Distrust of the medical establishment also can be a barrier. African Americans, for instance, have a well-founded wariness of medical experiments after the infamous Tuskegee Study and the exploitation of Henrietta Lacks. That extends to suspicion about recommended vaccines, said Wallace.

“Part of the consideration for many groups is not wanting to feel like a guinea pig or feel like they’re being experimented on,” he said.

Moderna, which plans to launch its phase 3 trial Monday, said the company is working to ensure participants “are representative of the communities at highest risk for COVID-19 and of our diverse society.”

However, results of the company’s phase 1 trial, released in mid-July, showed that of 45 people included in that safety test, six were Hispanic, two were Black, one was Asian and one was Native American. Forty were white.

Phase 1 and phase 2 clinical trials aim to test the best dose and safety of vaccines in small groups of people. Phase 3 trials assess the efficacy of the drug in tens of thousands of people.

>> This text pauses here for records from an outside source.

`src/rtl/core/huffman_code_bit_packer_top_macros.svh`:
```
// assertion macros for the huffman code bit packer
// used by the top level; no other dependencies
`ifndef HUFFMAN_CODE_BIT_PACKER_TOP_MACROS_SVH
`define HUFFMAN_CODE_BIT_PACKER_TOP_MACROS_SVH

// same-cycle implication, checked outside reset
`define HCBP_ASSERT_NOW(lbl, clk, rst, ante, cons, msg) \
   lbl: assert property (@(posedge clk) disable iff (rst) (ante) |-> (cons)) \
      else $error(msg);

// next-cycle implication, checked outside reset
`define HCBP_ASSERT_NEXT(lbl, clk, rst, ante, cons, msg) \
   lbl: assert property (@(posedge clk) disable iff (rst) (ante) |=> (cons)) \
      else $error(msg);

`endif

```
`src/rtl/core/hcbp_pkg.sv`:
```
// shared types and constants for the huffman code bit packer
// no dependencies
package hcbp_pkg;

   localparam int MAX_CODE_LEN = 32;
   localparam int CODE_WIDTH   = 32;
   localparam int LEN_WIDTH    = 6;
   localparam int SYM_WIDTH    = 8;
   localparam int BYTE_BITS    = 8;
   localparam int TABLE_DEPTH  = 1 << SYM_WIDTH;
   // longest loadable code
   localparam int LEN_LIMIT    = (MAX_CODE_LEN < CODE_WIDTH) ? MAX_CODE_LEN : CODE_WIDTH;
   // pending bits plus one code
   localparam int ACC_WIDTH    = CODE_WIDTH + BYTE_BITS - 1;
   localparam int CNT_WIDTH    = $clog2(ACC_WIDTH + 1);

   typedef enum logic [1:0] {
      CMD_LOAD   = 2'd0,
      CMD_ENCODE = 2'd1,
      CMD_FINISH = 2'd2
   } hcbp_cmd_type;

   typedef enum logic [1:0] {
      ST_IDLE,
      ST_LOOKUP,
      ST_EMIT,
      ST_FLUSH
   } hcbp_state_type;

   typedef struct packed {
      logic [1:0]           cmd;
      logic [SYM_WIDTH-1:0] symbol;
      logic [31:0]          code_bits;
      logic [5:0]           code_len;
   } hcbp_req_type;

   typedef struct packed {
      logic [7:0] out_byte;
      logic       last_of_run;
   } hcbp_rsp_type;

   typedef struct packed {
      logic [LEN_WIDTH-1:0]  len;
      logic [CODE_WIDTH-1:0] code;
   } hcbp_entry_type;

   typedef struct packed {
      logic append;
      logic shift;
      logic clear;
   } hcbp_ctrl_type;

   typedef struct packed {
      logic                 full;
      logic                 append_full;
      logic                 last_byte;
      logic                 empty;
      logic [BYTE_BITS-1:0] low_byte;
   } hcbp_status_type;

endpackage

```
`src/rtl/core/hcbp_packer.sv`:
```
// bit accumulator: appends codes lsb first and drops full bytes
// depends on hcbp_pkg
module hcbp_packer (
   input  logic                       clock,
   input  logic                       reset,
   input  hcbp_pkg::hcbp_ctrl_type    ctrl,
   input  hcbp_pkg::hcbp_entry_type   entry,
   output hcbp_pkg::hcbp_status_type  status
);
   import hcbp_pkg::*;

   logic [ACC_WIDTH-1:0] acc_ff, acc_in;
   logic [CNT_WIDTH-1:0] cnt_ff, cnt_in;
   logic [CNT_WIDTH-1:0] sum;

   // pending count never exceeds seven outside emission
   assign sum = cnt_ff + CNT_WIDTH'(entry.len);

   always_comb begin
      acc_in = acc_ff;
      cnt_in = cnt_ff;
      if (ctrl.clear) begin
         acc_in = '0;
         cnt_in = '0;
      end else if (ctrl.append) begin
         acc_in = acc_ff | (ACC_WIDTH'(entry.code) << cnt_ff[2:0]);
         cnt_in = sum;
      end else if (ctrl.shift) begin
         acc_in = acc_ff >> BYTE_BITS;
         cnt_in = cnt_ff - CNT_WIDTH'(BYTE_BITS);
      end
   end

   always_ff @(posedge clock) begin
      if (reset) begin
         acc_ff <= '0;
         cnt_ff <= '0;
      end else begin
         acc_ff <= acc_in;
         cnt_ff <= cnt_in;
      end
   end

   assign status.full        = (cnt_ff >= CNT_WIDTH'(BYTE_BITS));
   assign status.append_full = (sum >= CNT_WIDTH'(BYTE_BITS));
   assign status.last_byte   = (cnt_ff < CNT_WIDTH'(2 * BYTE_BITS));
   assign status.empty       = (cnt_ff == '0);
   assign status.low_byte    = acc_ff[BYTE_BITS-1:0];

endmodule

```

Investigators at nearly 90 sites across the U.S. are preparing now to recruit participants for Moderna’s phase 3 trial. Dr. Carlos del Rio, executive associate dean at the Emory University School of Medicine, will seek 750 volunteers at three Atlanta-area sites. Half will receive the vaccine; half, placebo injections.

Del Rio has had marked success recruiting minorities for HIV trials and expects similar results with the vaccine trial. “We’re trying to do our best to get out to the communities that are most at risk,” he said.